Brands are truly the dark horses of the stock market. They have no places in a statutory financial statement. However, they may drive the entire net worth of a corporation. Brands occupy the daily attentions of top business management teams. Privileged industry circles track brands with great care, though stock investment circles rarely mention them at all.
Some brands are kept in cold storage. An acquisition is the most common reason. Executives, who represent the buyer of a corporation, tend to display the attitudes of step-parents towards the stable of brands in a vanquished company. This is ironic since the neglected brands may offer best chances of early pay-back on investments.
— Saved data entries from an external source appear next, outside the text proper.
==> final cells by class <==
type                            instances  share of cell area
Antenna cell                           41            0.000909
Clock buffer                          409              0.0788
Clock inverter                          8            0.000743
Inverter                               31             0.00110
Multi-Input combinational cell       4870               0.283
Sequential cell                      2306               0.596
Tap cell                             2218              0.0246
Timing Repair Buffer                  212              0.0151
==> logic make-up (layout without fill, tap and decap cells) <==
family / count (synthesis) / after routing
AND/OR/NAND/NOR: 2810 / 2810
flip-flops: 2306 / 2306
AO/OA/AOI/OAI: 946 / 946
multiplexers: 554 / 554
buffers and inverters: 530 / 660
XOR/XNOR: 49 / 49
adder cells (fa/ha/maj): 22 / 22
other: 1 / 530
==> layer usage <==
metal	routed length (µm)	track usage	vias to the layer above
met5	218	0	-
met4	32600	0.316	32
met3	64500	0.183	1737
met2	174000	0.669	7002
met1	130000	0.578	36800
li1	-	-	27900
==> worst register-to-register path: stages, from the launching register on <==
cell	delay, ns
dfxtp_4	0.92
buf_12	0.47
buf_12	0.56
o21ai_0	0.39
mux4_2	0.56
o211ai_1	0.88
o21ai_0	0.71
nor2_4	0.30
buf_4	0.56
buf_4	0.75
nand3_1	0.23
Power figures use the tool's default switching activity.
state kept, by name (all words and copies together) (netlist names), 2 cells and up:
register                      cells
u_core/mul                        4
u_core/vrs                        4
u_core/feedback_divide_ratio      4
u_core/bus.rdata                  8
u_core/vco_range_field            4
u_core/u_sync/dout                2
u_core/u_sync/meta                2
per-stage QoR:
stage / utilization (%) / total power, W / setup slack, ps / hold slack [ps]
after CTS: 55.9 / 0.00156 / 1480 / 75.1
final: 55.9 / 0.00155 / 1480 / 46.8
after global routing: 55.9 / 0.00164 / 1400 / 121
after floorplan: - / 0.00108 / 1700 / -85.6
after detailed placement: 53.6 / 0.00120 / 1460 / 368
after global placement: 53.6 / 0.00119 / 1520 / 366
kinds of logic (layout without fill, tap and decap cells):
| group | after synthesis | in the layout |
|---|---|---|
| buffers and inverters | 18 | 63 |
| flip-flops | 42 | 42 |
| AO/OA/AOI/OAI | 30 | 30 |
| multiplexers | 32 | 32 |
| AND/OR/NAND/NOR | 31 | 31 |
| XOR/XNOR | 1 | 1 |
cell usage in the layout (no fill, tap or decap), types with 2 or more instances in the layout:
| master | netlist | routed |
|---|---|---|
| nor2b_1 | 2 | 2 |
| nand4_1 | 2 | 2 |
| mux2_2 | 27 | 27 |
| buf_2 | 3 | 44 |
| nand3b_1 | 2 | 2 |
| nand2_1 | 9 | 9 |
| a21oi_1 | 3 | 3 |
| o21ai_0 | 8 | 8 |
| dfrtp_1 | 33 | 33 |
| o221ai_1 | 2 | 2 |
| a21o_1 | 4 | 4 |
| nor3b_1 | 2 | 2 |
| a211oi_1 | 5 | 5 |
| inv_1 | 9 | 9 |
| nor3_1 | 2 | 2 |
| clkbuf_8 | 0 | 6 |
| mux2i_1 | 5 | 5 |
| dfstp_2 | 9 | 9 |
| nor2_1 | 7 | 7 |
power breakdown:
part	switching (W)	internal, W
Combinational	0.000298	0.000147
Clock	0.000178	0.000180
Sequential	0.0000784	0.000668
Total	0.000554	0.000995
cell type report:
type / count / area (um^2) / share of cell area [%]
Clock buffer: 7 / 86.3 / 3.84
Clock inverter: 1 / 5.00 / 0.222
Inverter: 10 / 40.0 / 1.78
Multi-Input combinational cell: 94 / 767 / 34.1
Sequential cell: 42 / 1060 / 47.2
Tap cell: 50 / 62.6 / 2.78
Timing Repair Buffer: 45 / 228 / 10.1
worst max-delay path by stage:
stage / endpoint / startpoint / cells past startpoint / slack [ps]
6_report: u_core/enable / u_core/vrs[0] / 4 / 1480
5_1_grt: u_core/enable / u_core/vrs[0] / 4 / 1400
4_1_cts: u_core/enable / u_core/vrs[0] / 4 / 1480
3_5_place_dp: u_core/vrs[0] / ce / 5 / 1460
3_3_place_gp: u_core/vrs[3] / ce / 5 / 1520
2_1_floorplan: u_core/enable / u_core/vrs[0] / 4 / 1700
Scarce resources also force business management teams to choose between brands. The top ones are nourished at the costs of ones that are subjectively considered lesser. Markets and customer preferences are notoriously fickle. That is why inactive brands may suddenly become stars once again. The resurgence of small automobiles, which first came on British roads five decades ago, is an example.
The third world offers many opportunities for recycling mature brands in the United States. No nuclear plant has been built here since 1978, but they are the rage of New Delhi in India. This is also an example of how a brand may be an industrial rather than a consumer offering.
It takes some digging to find hidden brands in the dark corners of a large corporation, but the rewards are considerable. Naturally, this calls for coordination between the new owners of a company and the people who work there. After all, what is the point of seeing business potential in a brand, but remaining a mute spectator to its demise?